The evaluation results of the 10 repetitions of 10-fold cross-validation are displayed in

Table 2. Evaluation.

Class	Sensitivity	Specificity	Precision	Accuracy
HC	96.50%	97.93%	96.98%	97.35%
LHL	94.00%	97.35%	94.00%	96.33%
RHL	94.29%	97.43%	93.62%	96.53%
Overall	–	–	–	95.10%

. The overall average accuracy of our method is 95.10%. For the single HC class, we achieved a sensitivity of 96.50%, a specificity of 97.93%, a precision of 96.98%, and an accuracy of 97.35%. For the single LHL class, we achieved a sensitivity of 94.00%, a specificity of 97.35%, a precision of 94.00%, and an accuracy of 96.33%. For the single RHL class, we achieved a sensitivity of 94.29%, a specificity of 97.43%, a precision of 93.62%, and an accuracy of 96.53%.

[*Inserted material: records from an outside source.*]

Source: an optimization exercise on an open RTL-to-GDS flow (aim: small area). Production flows keep margins and buffers that such runs may drop. The RTL was checked by simulation tests, not by an equivalence proof against the original design. Power and IR drop assume default switching activity.

## flow/config.mk

```make
export PLATFORM = sky130hd
export DESIGN_NAME = cnn_layer1
export DESIGN_NICKNAME = cnn_layer1
export VERILOG_FILES = /design/flow/design.v
export SDC_FILE = /design/flow/constraint.sdc
export NUM_CORES = 4
export LEC_CHECK = 0
export CAP_MARGIN = 20
export CORE_MARGIN = 2
export CORE_UTILIZATION = 40
export SLEW_MARGIN = 20
```

## flow/constraint.sdc

```tcl
create_clock -name core_clock -period 8.0 [get_ports {clk}]
set_input_delay 1.6000 -clock core_clock [delete_from_list [all_inputs] [get_ports {clk}]]
set_output_delay 1.6000 -clock core_clock [all_outputs]
set_load 0.01 [all_outputs]
```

Table 2 shows our method yields satisfying detection results on HC, LHL, and RHL. The detection accuracies are all higher than 95%. This indicates that our method can be applied in hospitals to assist physicians in making diagnoses based on magnetic resonance images. Nevertheless, our method does not achieve 100% accuracy, and this leaves us a future research direction.

6. Conclusions

In this study, we developed a new method for detecting unilateral hearing loss (both left-sided and right-sided). Our method is based on the combination of fractional Fourier transform and principal component analysis. The results show our method yields exciting results.

In the future, we will continue to increase the classification performance, and we will test some advanced classifiers, such as the linear regression classifier [51]. Besides, FLAIR imaging [52] and the computed tomography (CT) technique will be embedded to increase the classification performance. Another research direction is to use the fractional derivative [53] to extract hearing loss–related features.